## config.mk

```make
export PLATFORM = sky130hd
export DESIGN_NAME = ahb_sram_arbiter
export DESIGN_NICKNAME = d
export VERILOG_FILES = /design/src/rtl/ahb_sram_pkg.sv /design/src/rtl/ahb_pend_slot.sv /design/src/rtl/ahb_sram_arbiter.sv
export SDC_FILE = /design/constraint.sdc
export NUM_CORES = 1
export LEC_CHECK = 0
export CORE_ASPECT_RATIO = 1.5
export CORE_UTILIZATION = 41
export CTS_BUF_LIST = sky130_fd_sc_hd__clkbuf_16
export DETAILED_ROUTE_END_ITERATION = 8
export GPL_TIMING_DRIVEN = 0
export PLACE_DENSITY = 0.82
export SYNTH_ARGS = -nofsm -noshare
export SYNTH_HDL_FRONTEND = slang
export SYNTH_SLANG_ARGS = --single-unit
```

## constraint.sdc

```tcl
create_clock -name clk -period 2.9 [get_ports clk]
set_input_delay 0.435 -clock clk [delete_from_list [all_inputs] [get_ports clk]]
set_output_delay 0.435 -clock clk [all_outputs]
set_load 0.03 [all_outputs]
```

## src/rtl/ahb_sram_pkg.sv

```systemverilog
// Shared constants and helpers for the AHB-lite to single-port SRAM arbiter.
package ahb_sram_pkg;

  localparam int DEFAULT_ADDR_W = 14;

  localparam logic [1:0] HTRANS_IDLE   = 2'b00;
  localparam logic [1:0] HTRANS_BUSY   = 2'b01;
  localparam logic [1:0] HTRANS_NONSEQ = 2'b10;
  localparam logic [1:0] HTRANS_SEQ    = 2'b11;

  localparam logic [2:0] HSIZE_BYTE = 3'd0;
  localparam logic [2:0] HSIZE_HALF = 3'd1;
  localparam logic [2:0] HSIZE_WORD = 3'd2;

  typedef logic [1:0] arb_state_t;
  localparam arb_state_t ST_IDLE    = 2'd0;
  localparam arb_state_t ST_RD_DATA = 2'd1;
  localparam arb_state_t ST_ERR1    = 2'd2;
  localparam arb_state_t ST_ERR2    = 2'd3;

  function automatic logic trans_active(input logic [1:0] htrans);
    logic active;
    active = 1'b0;
    case (htrans)
      HTRANS_NONSEQ, HTRANS_SEQ: active = 1'b1;
      HTRANS_IDLE, HTRANS_BUSY:  active = 1'b0;
      default:                   active = 1'b0;
    endcase
    return active;
  endfunction

  // Write data is not lane-shifted, so the enables simply select which lanes land.
  function automatic logic [3:0] byte_enable(input logic [2:0] hsize, input logic [1:0] addr_lo);
    logic [3:0] be;
    be = 4'b0000;
    case (hsize)
      HSIZE_BYTE: be = 4'b0001 << addr_lo;
      HSIZE_HALF: be = addr_lo[1] ? 4'b1100 : 4'b0011;
      HSIZE_WORD: be = 4'b1111;
      default:    be = 4'b0000;
    endcase
    return be;
  endfunction

  function automatic logic access_error(input logic [31:0] haddr, input logic [2:0] hsize,
                                        input int addr_w);
    logic out_of_range;
    out_of_range = (haddr >> (addr_w + 2)) != 32'd0;
    return out_of_range || (hsize > HSIZE_WORD) ||
           ((hsize == HSIZE_HALF) && haddr[0]) ||
           ((hsize == HSIZE_WORD) && (haddr[1:0] != 2'b00));
  endfunction

endpackage

```

## src/rtl/ahb_pend_slot.sv

```systemverilog
// Per-master AHB-lite address-phase capture register and hready generation.
module ahb_pend_slot
  import ahb_sram_pkg::*;
(
  input  logic        clk,
  input  logic        reset,
  input  logic [31:0] haddr,
  input  logic [1:0]  htrans,
  input  logic        hwrite,
  input  logic [2:0]  hsize,
  input  logic        complete,
  output logic        hready,
  output logic        pend,
  output logic [31:0] addr,
  output logic        write,
  output logic [2:0]  size
);

  logic capture;

  // Completing the held transfer frees the slot in the same cycle, allowing a pipelined reload.
  assign hready  = !pend || complete;
  assign capture = hready && trans_active(htrans);

  always_ff @(posedge clk or negedge reset) begin
    if (!reset) begin
      pend  <= 1'b0;
      addr  <= '0;
      write <= 1'b0;
      size  <= '0;
    end else if (capture) begin
      pend  <= 1'b1;
      addr  <= haddr;
      write <= hwrite;
      size  <= hsize;
    end else if (complete) begin
      pend  <= 1'b0;
    end
  end

endmodule

```

## src/rtl/ahb_sram_arbiter.sv

```systemverilog
// Shares one single-port SRAM between the SPI loader (master 0) and the core data port (master 1).
// Build option: define ARB_ROUND_ROBIN_EN to alternate grants when both masters contend.
module ahb_sram_arbiter
  import ahb_sram_pkg::*;
#(
  parameter int ADDR_W = DEFAULT_ADDR_W
) (
  input  logic              clk,
  input  logic              reset,
  input  logic              boot_done,
  input  logic [31:0]       spi_haddr,
  input  logic [1:0]        spi_htrans,
  input  logic              spi_hwrite,
  input  logic [2:0]        spi_hsize,
  input  logic [31:0]       spi_hwdata,
  output logic              spi_hready,
  output logic              spi_hresp,
  output logic [31:0]       spi_hrdata,
  input  logic [31:0]       core_haddr,
  input  logic [1:0]        core_htrans,
  input  logic              core_hwrite,
  input  logic [2:0]        core_hsize,
  input  logic [31:0]       core_hwdata,
  output logic              core_hready,
  output logic              core_hresp,
  output logic [31:0]       core_hrdata,
  output logic [ADDR_W-1:0] sram_addr,
  output logic [31:0]       sram_wdata,
  output logic [3:0]        sram_wben,
  output logic              sram_rwn,
  input  logic [31:0]       sram_rdata
);

  logic        pend0, pend1;
  logic        write0, write1;
  logic [31:0] addr0, addr1;
  logic [2:0]  size0, size1;
  logic        complete0, complete1;

  arb_state_t  state;
  logic        owner;
  logic        boot_flag;

  logic        gnt_valid, gnt_sel;
  logic [31:0] g_addr, g_wdata;
  logic [2:0]  g_size;
  logic        g_write, g_err;
  logic        idle_grant, do_write, do_read;
  logic        owner_done, err_state;

  ahb_pend_slot u_slot_spi (
    .clk      (clk),
    .reset    (reset),
    .haddr    (spi_haddr),
    .htrans   (spi_htrans),
    .hwrite   (spi_hwrite),
    .hsize    (spi_hsize),
    .complete (complete0),
    .hready   (spi_hready),
    .pend     (pend0),
    .addr     (addr0),
    .write    (write0),
    .size     (size0)
  );

  ahb_pend_slot u_slot_core (
    .clk      (clk),
    .reset    (reset),
    .haddr    (core_haddr),
    .htrans   (core_htrans),
    .hwrite   (core_hwrite),
    .hsize    (core_hsize),
    .complete (complete1),
    .hready   (core_hready),
    .pend     (pend1),
    .addr     (addr1),
    .write    (write1),
    .size     (size1)
  );

  // The core is locked out until the loader signals completion at least once.
  assign gnt_valid = pend0 || (pend1 && boot_flag);

`ifdef ARB_ROUND_ROBIN_EN
  logic last_gnt;

  always_ff @(posedge clk or negedge reset) begin
    if (!reset) begin
      last_gnt <= 1'b1;
    end else if (idle_grant) begin
      last_gnt <= gnt_sel;
    end
  end

  always_comb begin
    gnt_sel = !pend0;
    if (pend0 && pend1 && boot_flag) begin
      gnt_sel = !last_gnt;
    end
  end
`else
  assign gnt_sel = !pend0;
`endif

  assign g_addr  = gnt_sel ? addr1 : addr0;
  assign g_size  = gnt_sel ? size1 : size0;
  assign g_write = gnt_sel ? write1 : write0;
  assign g_wdata = gnt_sel ? core_hwdata : spi_hwdata;
  assign g_err   = access_error(g_addr, g_size, ADDR_W);

  assign idle_grant = (state == ST_IDLE) && gnt_valid;
  assign do_write   = idle_grant && !g_err && g_write;
  assign do_read    = idle_grant && !g_err && !g_write;

  always_comb begin
    sram_rwn   = 1'b1;
    sram_wben  = '0;
    sram_addr  = '0;
    sram_wdata = '0;
    if (do_write || do_read) begin
      sram_addr = g_addr[ADDR_W+1:2];
    end
    if (do_write) begin
      sram_rwn   = 1'b0;
      sram_wben  = byte_enable(g_size, g_addr[1:0]);
      sram_wdata = g_wdata;
    end
  end

  assign owner_done = (state == ST_RD_DATA) || (state == ST_ERR2);
  assign err_state  = (state == ST_ERR1) || (state == ST_ERR2);

  assign complete0 = (do_write && !gnt_sel) || (owner_done && !owner);
  assign complete1 = (do_write &&  gnt_sel) || (owner_done &&  owner);

  assign spi_hresp   = err_state && !owner;
  assign core_hresp  = err_state &&  owner;
  assign spi_hrdata  = ((state == ST_RD_DATA) && !owner) ? sram_rdata : '0;
  assign core_hrdata = ((state == ST_RD_DATA) &&  owner) ? sram_rdata : '0;

  // Writes finish in the grant cycle; reads and errors hold the owner for the follow-up states.
  always_ff @(posedge clk or negedge reset) begin
    if (!reset) begin
      state     <= ST_IDLE;
      owner     <= 1'b0;
      boot_flag <= 1'b0;
    end else begin
      if (boot_done) begin
        boot_flag <= 1'b1;
      end
      case (state)
        ST_IDLE: begin
          if (idle_grant) begin
            owner <= gnt_sel;
            if (g_err) begin
              state <= ST_ERR1;
            end else if (!g_write) begin
              state <= ST_RD_DATA;
            end
          end
        end
        ST_RD_DATA: state <= ST_IDLE;
        ST_ERR1:    state <= ST_ERR2;
        ST_ERR2:    state <= ST_IDLE;
        default:    state <= ST_IDLE;
      endcase
    end
  end

endmodule

```

==> qor.txt <==
Grt ovf: 0
Clock sink count: 78
Layout area overhead: 70.0%
Number of flops mapped to enable cells by yosys: 0
Post-DR vias/cell: 6.11
Max Cap Violations: 0
Post-CTS Hold Fix Bufs: 0
Hpwl dp: 17700 um
Critical-path maximum fanout: 6
Layout cells sized above 1: 15.9%
Final Wtd Congestion: 0.945
R2R Path Start: u_slot_spi.pend
TritonCTS clock tree: yes
Mapped Area: 0.00584 sq mm
Largest net degree at the start of global routing: 52
FF-to-FF path depth: 11
Hold Path Class: in2async
TritonRoute pass-1 iters: 5
Hold Fails Final Rpt: 0
Syn Inst Count: 702
Pins Over Slew Limit: 0
Top area cells in the synthesized netlist: dfrtp_1 (33%), and2_1 (7.0%), a221o_1 (6.0%)
Asr flop ratio synth: 100%
FP Rows: 53
Data arrival, critical path: 2880 ps
Cell Area, Placed: 0.00899 sq mm
Final Cycle Share: 114%
Die Area: 0.0147 sq mm
Clock Pin Slew Worst Setup and Hold Paths: 60 ps
#FFs+latches synth: 78
Fin area: 0.00992 sq mm
Setup-failing EPs final: 53
Iter 0 DRT Violations: 533
Worst IR Drop VDD: 0.478 mV
Netlist cell types: 47
Total Power: 7.40 mW
Failing checks: negative setup slack
Worst slew pin tran: 751 ps
Tot GR Track Use: 32.4%
Post-Syn Area per Cell: 8.31 sq um
Final clock skew: 5.58 ps
CTS root buffer: clkbuf_16
RSZ-0062 raised after global routing: yes
R2R Path End: u_slot_core.addr[6]
IO Port Bufs: 290
Setup TNS: -18040 ps
Initial Util: 41.9%
Number of routed nets with antenna violations: 0
H-tree levels: 3
Status: finished with violations
Initial antenna violation count: 1
Startpoint types: flop
Finished Layout Cells: 1199
Highest clock rate: 302 MHz
Crit path kind: reg2out
Synth Net Count: 877
Drt drc: 0
R2r setup slk: 90 ps
CP Capture Type: output port
Num CTS Buffers: 9
PwrDens: 746 mW/mm^2
Worst slew margin: 49.9%
Final WS setup: -412 ps
Vias in the first global route: 7320
Die W: 99.4 um
Core area: 0.0139 sq mm
# IOs: 294
Placed Cells: 1158
Share of the synthesized area in the top cell type: 33.4%
Worst Path Required: 2470 ps
Vias: 7320
WL final: 23800 um
Most area-hungry cell type in the Yosys netlist: dfrtp_1
First-pass GRT wire length: 37100 um
Die H: 148 um
Skew-Pair Late Insertion Delay: 350 ps
Leakage: 4.07 nW
Nets@finish: 1203
Post-synth top flop: dfrtp_1
Crit path time final: 3310 ps
CTS max path bufs: 2
Ys Warns: 0
Seq/Total Area, Yosys: 33.4%
Avg WL per Cell: 19.8 um
==> final cells by class <==
type / count / area, sq um
well taps: 165 / 206
fillers: 1080 / 4010
inverters: 42 / 158
clock buffers: 9 / 225
flip-flops and latches: 78 / 1950
diodes: 1 / 2.50
repair buffers: 315 / 3250
multi-input cells: 503 / 3620
plain buffers: 79 / 442
clock inverters: 7 / 65.1
==> cell usage after synthesis (16+ instances only) <==
library cell   n
or4_1         18
nor4_1        21
and2_1        65
nand2_1       58
nor2b_1       18
a21oi_1       26
o22ai_1       35
nor3_1        24
dfrtp_1       78
o311ai_0      18
nand3_1       19
nor2_1        41
inv_1         42
a221o_1       35
mux2i_1       16
clkbuf_1      56
a22o_1        32
o311a_1       18
a311o_1       18
==> flip-flops by register name, indices dropped and copies added (netlist names) <==
signal	cells
boot_flag	1
state	2
u_slot_core.size	3
u_slot_spi.addr	32
u_slot_core.addr	32
u_slot_spi.size	3
u_slot_spi.write	1
u_slot_core.write	1
owner	1
u_slot_core.pend	1
u_slot_spi.pend	1
==> logic make-up after synthesis <==
kind of cell	share of synthesized area [%]
simple gates	26.1
compound gates	28.6
buf+inv	8.73
flops	33.4
mux	3.13
==> metal layers <==
layer	GRT usage (%)	wire length, um	vias to the layer above	share of wire [%]
li1	-	-	3304	-
met1	32.0	7640	3378	32
met2	61.8	12700	533	54
met3	6.63	2020	105	8.5
met4	18.0	1370	0	5.8
met5	0	0	-	0
==> cells in the final DEF (no fill, tap or decap), types with 18 or more instances in the layout <==
cell | synthesis | layout
inv_1 | 42 | 42
nor3_1 | 24 | 21
a21oi_1 | 26 | 25
clkdlybuf4s50_1 | 0 | 234
a221o_1 | 35 | 35
clkbuf_1 | 56 | 46
nand3_1 | 19 | 19
dfrtp_1 | 78 | 78
o311ai_0 | 18 | 18
or4_1 | 18 | 18
o311a_1 | 18 | 18
buf_4 | 2 | 20
nor2b_1 | 18 | 18
nand2_1 | 58 | 58
nor2_1 | 41 | 26
a311o_1 | 18 | 18
o22ai_1 | 35 | 35
a22o_1 | 32 | 30
nor4_1 | 21 | 21
buf_6 | 4 | 65
and2_1 | 65 | 65
==> worst max path at each step <==
stage                                from  slack (ps)                    to  cells past startpoint
after floorplan           u_slot_spi.pend        -160          sram_wben[0]                      8
after global placement              reset       -1540  u_slot_core.addr[28]                      1
after detailed placement  u_slot_spi.pend        -810        sram_wdata[23]                      9
after CTS                 u_slot_spi.pend        -310              sram_rwn                     10
after global routing      u_slot_spi.pend        -460          sram_wben[3]                     10
final                     u_slot_spi.pend        -410              sram_rwn                      9
==> worst max-delay path, cell delays in order, from the launching register on <==
cell and delay (ps):
dfrtp_1 390, buf_6 140, nor4_4 230, nand4_1 180, a221o_1 420, buf_6 150, or3_4 400, buf_8 170
or2_4 280, buf_6 140
==> stage by stage <==
stage / utilization (%) / worst slack, ps / hold WS [ps]
global route: 71.2 / -460 / 40.2
floorplan: - / -155 / 139
CTS: 70.4 / -314 / 32.3
global placement: 64.4 / -1540 / 475
detailed placement: 64.6 / -810 / 390
finish: 71.2 / -412 / 17.2
==> report_power, final <==
| part | total (mW) | switching, mW | internal [mW] |
|---|---|---|---|
| combinational | 4.16 | 2.38 | 1.78 |
| clock | 1.14 | 0.479 | 0.659 |
| sequential | 2.10 | 0.503 | 1.60 |
==> what timing repair did <==
action,CTS,global route
gates cloned,3,0
resized for setup,432,38
pin swaps,20,9
setup buffers,19,2
setup endpoints to repair,113,116
(Power assumes the default switching activity.)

DIRECTIONS>
Would you transcribe, unchanged, every line of the material from the one containing "0.503 | 1.60 |" to the very end, including both, and nothing else?

YOUR SOLUTION>
| sequential | 2.10 | 0.503 | 1.60 |
==> what timing repair did <==
action,CTS,global route
gates cloned,3,0
resized for setup,432,38
pin swaps,20,9
setup buffers,19,2
setup endpoints to repair,113,116
(Power assumes the default switching activity.)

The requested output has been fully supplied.